Task requirements
Among the lines below, take the one holding "root_reg <= root_next;", the one holding "create_clock -name clk", and all lines between them. Set them down exactly.

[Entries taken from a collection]
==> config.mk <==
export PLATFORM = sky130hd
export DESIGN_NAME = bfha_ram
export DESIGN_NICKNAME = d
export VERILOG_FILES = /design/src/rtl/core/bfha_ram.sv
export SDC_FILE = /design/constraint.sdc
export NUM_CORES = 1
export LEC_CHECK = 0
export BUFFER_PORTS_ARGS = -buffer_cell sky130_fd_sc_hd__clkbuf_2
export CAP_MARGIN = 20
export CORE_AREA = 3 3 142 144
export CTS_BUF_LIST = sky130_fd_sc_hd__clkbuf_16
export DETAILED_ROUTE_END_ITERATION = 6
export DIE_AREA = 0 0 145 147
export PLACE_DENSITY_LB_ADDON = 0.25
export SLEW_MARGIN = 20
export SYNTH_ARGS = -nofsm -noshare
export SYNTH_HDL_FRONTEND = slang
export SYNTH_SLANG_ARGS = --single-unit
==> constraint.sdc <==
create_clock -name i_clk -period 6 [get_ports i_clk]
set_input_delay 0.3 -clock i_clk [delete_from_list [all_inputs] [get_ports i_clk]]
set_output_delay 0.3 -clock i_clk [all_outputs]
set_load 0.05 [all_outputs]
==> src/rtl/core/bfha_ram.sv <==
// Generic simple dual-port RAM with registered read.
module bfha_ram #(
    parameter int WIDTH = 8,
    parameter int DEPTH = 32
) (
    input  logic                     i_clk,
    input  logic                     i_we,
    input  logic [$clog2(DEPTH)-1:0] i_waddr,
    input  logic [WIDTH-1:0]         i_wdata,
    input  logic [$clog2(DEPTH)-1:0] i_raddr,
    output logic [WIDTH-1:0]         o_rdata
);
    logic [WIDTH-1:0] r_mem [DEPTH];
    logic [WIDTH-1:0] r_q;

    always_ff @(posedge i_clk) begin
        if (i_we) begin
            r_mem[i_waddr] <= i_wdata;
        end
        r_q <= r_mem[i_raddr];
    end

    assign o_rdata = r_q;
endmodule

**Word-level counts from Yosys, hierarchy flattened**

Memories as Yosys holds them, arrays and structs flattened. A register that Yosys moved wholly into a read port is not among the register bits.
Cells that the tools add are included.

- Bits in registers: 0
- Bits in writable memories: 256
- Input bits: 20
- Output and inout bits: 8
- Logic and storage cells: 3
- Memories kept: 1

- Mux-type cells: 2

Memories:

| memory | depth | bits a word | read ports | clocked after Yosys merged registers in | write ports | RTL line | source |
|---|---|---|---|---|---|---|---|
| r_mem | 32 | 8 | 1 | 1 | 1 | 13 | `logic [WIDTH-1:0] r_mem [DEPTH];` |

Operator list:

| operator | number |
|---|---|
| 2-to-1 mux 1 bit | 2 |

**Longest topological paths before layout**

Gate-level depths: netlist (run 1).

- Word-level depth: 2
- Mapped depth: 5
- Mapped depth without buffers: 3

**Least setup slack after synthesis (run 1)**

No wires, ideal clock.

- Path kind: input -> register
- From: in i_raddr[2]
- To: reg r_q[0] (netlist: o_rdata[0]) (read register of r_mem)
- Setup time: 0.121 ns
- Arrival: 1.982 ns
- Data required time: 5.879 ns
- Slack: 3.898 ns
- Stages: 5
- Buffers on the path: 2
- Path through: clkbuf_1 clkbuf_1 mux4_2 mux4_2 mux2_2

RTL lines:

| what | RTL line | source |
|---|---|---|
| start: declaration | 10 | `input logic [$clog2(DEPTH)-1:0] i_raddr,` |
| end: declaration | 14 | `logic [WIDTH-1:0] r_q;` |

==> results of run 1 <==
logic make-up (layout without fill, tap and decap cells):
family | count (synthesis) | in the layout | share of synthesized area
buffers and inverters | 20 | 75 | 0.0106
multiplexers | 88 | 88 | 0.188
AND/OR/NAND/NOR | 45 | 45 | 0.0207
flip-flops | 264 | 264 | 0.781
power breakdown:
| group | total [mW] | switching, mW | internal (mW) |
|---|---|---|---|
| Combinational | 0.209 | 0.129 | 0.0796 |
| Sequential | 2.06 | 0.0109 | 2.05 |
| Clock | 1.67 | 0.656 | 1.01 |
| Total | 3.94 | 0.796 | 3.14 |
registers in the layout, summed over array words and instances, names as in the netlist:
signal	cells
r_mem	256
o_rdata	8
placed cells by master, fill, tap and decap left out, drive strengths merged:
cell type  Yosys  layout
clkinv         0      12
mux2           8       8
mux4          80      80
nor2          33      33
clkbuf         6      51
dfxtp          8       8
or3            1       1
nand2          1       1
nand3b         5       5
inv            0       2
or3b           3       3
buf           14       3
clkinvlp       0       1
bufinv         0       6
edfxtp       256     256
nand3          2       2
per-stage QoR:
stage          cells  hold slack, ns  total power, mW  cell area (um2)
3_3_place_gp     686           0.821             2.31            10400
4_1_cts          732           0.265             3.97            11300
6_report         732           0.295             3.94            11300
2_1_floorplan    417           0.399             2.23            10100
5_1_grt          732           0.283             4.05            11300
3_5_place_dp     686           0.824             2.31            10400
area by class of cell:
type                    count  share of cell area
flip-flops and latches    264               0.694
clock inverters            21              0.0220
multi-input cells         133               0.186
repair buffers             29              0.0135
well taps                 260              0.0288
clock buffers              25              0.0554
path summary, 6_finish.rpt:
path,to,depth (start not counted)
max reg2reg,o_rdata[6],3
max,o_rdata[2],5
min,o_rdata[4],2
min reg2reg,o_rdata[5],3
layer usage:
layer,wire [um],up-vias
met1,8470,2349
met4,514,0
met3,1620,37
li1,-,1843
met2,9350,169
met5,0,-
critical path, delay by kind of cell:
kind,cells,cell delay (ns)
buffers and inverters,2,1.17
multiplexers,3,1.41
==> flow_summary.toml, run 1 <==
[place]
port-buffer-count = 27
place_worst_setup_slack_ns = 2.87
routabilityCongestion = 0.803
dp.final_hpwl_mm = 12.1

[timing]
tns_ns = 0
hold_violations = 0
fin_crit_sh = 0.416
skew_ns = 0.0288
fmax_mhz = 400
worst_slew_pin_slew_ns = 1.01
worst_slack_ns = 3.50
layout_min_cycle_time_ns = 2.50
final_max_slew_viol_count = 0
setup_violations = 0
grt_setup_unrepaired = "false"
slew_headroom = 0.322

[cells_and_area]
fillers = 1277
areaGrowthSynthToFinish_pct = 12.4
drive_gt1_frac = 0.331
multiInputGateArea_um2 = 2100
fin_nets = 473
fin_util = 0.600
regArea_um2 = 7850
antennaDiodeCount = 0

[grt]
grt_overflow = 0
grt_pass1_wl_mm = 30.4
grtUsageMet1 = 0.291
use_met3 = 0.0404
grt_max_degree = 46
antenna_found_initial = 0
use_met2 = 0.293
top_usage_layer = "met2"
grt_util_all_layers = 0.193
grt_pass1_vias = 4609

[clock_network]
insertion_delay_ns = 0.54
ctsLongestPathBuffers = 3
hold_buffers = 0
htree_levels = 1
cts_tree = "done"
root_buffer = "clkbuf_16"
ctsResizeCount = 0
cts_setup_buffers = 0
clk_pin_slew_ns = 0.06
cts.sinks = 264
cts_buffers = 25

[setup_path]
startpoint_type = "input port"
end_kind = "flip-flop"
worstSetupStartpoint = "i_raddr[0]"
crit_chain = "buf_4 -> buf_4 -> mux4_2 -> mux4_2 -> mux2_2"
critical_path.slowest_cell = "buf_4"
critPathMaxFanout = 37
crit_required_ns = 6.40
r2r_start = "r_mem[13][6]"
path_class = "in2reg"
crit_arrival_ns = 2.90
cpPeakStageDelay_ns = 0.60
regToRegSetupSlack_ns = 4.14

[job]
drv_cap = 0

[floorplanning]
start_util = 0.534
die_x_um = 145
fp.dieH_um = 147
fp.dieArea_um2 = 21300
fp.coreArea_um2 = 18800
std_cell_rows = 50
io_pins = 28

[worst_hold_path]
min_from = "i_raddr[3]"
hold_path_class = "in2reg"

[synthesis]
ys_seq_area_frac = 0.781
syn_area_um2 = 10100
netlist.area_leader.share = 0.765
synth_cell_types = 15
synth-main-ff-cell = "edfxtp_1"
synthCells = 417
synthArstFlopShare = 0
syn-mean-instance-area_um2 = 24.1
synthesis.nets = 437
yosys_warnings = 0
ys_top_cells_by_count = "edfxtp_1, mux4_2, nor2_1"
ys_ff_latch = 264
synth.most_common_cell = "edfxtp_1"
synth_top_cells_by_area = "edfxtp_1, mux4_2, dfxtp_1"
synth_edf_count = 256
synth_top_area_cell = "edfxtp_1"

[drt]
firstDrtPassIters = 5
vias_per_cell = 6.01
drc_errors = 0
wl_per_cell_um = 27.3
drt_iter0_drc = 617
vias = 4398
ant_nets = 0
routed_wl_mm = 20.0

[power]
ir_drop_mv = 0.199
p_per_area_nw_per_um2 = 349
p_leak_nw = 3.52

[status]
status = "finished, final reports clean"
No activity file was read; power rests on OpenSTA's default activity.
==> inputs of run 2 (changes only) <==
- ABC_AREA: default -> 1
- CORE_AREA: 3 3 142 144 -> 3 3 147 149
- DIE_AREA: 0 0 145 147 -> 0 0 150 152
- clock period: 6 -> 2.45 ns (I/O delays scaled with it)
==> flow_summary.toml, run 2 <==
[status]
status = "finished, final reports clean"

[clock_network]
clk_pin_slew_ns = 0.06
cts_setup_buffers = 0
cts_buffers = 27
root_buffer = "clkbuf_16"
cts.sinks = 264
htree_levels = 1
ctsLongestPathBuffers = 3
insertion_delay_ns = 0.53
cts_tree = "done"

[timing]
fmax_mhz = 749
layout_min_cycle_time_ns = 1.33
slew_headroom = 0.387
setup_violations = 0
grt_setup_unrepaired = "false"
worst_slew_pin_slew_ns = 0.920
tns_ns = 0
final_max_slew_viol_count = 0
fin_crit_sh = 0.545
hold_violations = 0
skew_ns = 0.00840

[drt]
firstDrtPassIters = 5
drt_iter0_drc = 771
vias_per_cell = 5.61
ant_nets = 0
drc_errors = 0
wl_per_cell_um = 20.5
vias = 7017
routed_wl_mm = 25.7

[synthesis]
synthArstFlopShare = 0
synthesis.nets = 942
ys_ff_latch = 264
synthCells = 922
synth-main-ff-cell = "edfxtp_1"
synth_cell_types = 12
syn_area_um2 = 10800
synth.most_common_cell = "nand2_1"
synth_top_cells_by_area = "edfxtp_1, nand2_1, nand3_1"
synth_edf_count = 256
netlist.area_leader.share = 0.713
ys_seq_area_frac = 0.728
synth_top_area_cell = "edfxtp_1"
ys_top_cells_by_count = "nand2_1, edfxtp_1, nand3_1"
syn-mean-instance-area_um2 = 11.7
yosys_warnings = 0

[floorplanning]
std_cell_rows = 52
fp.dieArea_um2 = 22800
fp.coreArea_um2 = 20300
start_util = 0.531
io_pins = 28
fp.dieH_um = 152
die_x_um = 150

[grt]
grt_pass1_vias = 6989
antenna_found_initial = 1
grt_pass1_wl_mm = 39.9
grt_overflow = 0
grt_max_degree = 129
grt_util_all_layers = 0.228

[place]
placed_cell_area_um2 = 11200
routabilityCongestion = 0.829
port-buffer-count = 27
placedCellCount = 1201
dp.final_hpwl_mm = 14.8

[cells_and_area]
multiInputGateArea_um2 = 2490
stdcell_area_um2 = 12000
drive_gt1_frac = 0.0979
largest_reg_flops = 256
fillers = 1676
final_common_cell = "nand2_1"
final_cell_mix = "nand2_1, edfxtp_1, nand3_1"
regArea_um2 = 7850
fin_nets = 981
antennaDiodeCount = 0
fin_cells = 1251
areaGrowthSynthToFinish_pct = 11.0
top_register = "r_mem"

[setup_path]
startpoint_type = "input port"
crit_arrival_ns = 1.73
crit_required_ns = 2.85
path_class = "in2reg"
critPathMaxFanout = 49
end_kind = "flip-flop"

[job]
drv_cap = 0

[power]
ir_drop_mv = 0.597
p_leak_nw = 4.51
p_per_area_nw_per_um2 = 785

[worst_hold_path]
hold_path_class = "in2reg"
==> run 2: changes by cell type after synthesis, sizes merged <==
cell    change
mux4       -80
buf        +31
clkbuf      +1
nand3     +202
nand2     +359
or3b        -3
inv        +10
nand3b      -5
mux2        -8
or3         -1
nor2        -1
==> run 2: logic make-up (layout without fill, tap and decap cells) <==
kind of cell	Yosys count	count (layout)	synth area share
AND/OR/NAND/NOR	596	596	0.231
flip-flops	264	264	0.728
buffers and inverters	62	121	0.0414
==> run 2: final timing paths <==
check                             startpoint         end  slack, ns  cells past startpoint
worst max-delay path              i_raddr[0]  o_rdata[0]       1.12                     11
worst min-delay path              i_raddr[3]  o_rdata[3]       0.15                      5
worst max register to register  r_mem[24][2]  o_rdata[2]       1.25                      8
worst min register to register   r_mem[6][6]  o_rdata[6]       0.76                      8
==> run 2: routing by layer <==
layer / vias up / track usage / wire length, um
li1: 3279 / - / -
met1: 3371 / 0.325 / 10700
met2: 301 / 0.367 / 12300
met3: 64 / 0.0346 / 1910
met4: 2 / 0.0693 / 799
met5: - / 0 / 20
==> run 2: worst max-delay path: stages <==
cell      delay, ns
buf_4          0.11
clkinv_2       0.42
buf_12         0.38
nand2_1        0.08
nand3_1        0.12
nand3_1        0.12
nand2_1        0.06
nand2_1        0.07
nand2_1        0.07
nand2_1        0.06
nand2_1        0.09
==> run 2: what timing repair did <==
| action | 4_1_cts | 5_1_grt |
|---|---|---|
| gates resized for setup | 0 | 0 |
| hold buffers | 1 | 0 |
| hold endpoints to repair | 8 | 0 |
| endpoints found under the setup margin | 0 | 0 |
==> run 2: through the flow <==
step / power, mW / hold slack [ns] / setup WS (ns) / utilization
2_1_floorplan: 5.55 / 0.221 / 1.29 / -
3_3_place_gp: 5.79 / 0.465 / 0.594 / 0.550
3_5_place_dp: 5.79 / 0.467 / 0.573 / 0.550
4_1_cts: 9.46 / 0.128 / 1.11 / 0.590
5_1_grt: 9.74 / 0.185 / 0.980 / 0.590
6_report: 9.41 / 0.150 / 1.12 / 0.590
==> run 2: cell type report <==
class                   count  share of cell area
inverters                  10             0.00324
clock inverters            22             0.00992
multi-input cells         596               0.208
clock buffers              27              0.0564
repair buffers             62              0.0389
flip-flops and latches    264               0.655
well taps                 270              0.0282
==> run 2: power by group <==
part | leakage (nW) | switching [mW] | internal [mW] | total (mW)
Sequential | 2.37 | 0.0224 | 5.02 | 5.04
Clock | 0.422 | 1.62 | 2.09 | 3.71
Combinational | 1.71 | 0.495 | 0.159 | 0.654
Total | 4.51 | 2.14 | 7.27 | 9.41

---

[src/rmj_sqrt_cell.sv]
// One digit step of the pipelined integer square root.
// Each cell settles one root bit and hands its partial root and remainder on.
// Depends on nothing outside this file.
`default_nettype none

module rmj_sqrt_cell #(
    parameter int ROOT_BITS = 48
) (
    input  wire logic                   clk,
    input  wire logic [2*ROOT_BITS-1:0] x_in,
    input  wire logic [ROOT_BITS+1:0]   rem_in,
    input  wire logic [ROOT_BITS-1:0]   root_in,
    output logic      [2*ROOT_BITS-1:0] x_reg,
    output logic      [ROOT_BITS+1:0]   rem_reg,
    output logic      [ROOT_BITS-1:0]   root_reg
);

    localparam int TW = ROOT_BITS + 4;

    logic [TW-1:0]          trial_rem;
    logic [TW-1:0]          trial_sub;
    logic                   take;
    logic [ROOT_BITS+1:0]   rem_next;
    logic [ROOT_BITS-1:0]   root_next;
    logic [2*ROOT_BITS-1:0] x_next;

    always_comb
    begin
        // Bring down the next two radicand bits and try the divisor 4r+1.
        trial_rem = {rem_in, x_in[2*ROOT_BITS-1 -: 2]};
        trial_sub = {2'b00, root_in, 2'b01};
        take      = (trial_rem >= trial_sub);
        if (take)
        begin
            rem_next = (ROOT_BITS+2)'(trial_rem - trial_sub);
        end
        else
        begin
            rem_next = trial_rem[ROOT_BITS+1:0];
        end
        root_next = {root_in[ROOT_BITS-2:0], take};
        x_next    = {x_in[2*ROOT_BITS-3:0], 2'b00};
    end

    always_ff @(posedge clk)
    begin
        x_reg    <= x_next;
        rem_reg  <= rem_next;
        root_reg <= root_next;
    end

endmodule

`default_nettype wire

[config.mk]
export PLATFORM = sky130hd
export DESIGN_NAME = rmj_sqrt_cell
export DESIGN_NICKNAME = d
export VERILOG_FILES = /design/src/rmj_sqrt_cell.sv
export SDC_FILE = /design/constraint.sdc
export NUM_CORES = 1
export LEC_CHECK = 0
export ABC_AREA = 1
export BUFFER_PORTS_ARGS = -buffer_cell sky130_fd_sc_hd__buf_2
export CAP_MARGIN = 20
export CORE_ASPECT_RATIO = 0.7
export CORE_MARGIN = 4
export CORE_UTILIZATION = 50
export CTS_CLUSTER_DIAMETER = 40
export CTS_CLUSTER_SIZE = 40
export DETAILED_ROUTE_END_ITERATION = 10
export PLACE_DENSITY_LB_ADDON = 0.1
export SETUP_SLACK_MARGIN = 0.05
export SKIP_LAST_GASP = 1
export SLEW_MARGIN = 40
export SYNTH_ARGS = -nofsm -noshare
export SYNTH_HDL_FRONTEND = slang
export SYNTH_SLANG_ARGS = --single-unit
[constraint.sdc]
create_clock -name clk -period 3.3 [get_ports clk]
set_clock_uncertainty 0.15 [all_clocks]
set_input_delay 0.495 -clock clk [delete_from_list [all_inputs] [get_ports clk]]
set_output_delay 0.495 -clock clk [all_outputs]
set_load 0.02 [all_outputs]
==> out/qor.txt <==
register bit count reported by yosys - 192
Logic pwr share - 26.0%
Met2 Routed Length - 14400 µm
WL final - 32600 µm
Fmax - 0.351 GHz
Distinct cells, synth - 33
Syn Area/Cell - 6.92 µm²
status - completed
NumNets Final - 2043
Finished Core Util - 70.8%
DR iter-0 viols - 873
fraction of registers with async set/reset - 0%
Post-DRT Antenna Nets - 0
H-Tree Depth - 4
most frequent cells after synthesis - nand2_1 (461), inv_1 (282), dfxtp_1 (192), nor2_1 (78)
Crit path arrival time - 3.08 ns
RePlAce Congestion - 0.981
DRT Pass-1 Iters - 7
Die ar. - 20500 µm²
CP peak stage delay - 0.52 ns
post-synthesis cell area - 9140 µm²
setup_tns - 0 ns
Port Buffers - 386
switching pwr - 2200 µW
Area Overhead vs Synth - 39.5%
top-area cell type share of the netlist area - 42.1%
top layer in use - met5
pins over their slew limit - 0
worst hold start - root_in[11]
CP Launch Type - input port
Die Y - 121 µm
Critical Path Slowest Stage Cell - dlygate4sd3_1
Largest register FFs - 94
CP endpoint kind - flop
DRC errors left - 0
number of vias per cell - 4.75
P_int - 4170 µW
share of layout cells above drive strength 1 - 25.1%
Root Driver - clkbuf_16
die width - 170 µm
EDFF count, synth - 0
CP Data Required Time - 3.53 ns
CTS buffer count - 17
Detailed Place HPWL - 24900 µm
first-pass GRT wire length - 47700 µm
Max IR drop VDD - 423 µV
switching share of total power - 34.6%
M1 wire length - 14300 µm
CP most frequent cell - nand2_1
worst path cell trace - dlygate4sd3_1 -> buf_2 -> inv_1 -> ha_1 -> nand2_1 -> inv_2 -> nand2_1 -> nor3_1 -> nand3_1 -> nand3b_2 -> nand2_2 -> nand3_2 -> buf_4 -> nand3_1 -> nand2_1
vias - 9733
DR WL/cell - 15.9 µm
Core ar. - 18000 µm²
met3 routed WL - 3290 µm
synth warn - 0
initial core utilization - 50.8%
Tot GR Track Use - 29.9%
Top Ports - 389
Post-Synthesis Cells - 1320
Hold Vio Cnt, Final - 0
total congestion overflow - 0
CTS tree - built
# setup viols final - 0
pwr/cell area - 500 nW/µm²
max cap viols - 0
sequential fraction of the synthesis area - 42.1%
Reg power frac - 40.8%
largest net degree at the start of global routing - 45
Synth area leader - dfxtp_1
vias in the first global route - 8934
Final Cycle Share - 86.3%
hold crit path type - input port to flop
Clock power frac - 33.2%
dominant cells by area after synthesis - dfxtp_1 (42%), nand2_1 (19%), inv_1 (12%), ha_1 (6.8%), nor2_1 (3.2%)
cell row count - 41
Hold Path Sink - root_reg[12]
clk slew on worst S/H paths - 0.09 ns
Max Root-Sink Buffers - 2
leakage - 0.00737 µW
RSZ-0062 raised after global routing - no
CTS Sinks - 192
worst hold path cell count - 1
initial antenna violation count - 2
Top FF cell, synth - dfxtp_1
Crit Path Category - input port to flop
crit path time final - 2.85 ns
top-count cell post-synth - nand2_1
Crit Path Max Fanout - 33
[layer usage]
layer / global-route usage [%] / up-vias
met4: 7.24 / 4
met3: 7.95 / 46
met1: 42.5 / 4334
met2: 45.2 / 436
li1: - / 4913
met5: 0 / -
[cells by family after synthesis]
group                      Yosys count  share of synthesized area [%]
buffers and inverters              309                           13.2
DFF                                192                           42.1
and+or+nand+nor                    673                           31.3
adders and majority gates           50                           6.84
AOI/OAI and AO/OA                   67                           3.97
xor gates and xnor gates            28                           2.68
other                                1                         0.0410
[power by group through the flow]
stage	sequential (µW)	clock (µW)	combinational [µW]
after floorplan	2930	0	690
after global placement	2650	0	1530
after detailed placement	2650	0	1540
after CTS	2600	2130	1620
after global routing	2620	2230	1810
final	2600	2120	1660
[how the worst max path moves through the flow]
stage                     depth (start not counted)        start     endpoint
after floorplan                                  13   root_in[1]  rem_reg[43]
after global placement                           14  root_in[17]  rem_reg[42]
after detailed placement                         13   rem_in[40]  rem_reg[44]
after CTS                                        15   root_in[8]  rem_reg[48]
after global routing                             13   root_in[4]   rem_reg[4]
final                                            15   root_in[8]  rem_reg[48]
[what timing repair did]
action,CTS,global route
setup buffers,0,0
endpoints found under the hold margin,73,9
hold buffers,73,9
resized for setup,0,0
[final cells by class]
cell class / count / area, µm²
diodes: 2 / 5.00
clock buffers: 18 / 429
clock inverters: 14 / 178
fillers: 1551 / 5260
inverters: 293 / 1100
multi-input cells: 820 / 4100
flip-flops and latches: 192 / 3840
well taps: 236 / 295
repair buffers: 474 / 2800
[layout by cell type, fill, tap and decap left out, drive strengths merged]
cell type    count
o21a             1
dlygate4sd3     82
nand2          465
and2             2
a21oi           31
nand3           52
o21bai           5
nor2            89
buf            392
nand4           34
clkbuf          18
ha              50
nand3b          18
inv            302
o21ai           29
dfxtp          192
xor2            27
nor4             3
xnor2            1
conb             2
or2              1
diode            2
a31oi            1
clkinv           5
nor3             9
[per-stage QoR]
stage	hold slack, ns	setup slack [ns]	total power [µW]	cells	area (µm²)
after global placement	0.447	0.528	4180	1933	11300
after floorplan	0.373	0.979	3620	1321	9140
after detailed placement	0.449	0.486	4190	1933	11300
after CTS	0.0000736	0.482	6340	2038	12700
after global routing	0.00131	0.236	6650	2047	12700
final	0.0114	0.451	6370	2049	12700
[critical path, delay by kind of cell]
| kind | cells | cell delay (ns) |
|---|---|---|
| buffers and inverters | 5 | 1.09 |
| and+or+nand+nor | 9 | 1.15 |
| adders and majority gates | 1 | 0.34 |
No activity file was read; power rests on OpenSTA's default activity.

Exercise solution
        root_reg <= root_next;
    end

endmodule

`default_nettype wire

[config.mk]
export PLATFORM = sky130hd
export DESIGN_NAME = rmj_sqrt_cell
export DESIGN_NICKNAME = d
export VERILOG_FILES = /design/src/rmj_sqrt_cell.sv
export SDC_FILE = /design/constraint.sdc
export NUM_CORES = 1
export LEC_CHECK = 0
export ABC_AREA = 1
export BUFFER_PORTS_ARGS = -buffer_cell sky130_fd_sc_hd__buf_2
export CAP_MARGIN = 20
export CORE_ASPECT_RATIO = 0.7
export CORE_MARGIN = 4
export CORE_UTILIZATION = 50
export CTS_CLUSTER_DIAMETER = 40
export CTS_CLUSTER_SIZE = 40
export DETAILED_ROUTE_END_ITERATION = 10
export PLACE_DENSITY_LB_ADDON = 0.1
export SETUP_SLACK_MARGIN = 0.05
export SKIP_LAST_GASP = 1
export SLEW_MARGIN = 40
export SYNTH_ARGS = -nofsm -noshare
export SYNTH_HDL_FRONTEND = slang
export SYNTH_SLANG_ARGS = --single-unit
[constraint.sdc]
create_clock -name clk -period 3.3 [get_ports clk]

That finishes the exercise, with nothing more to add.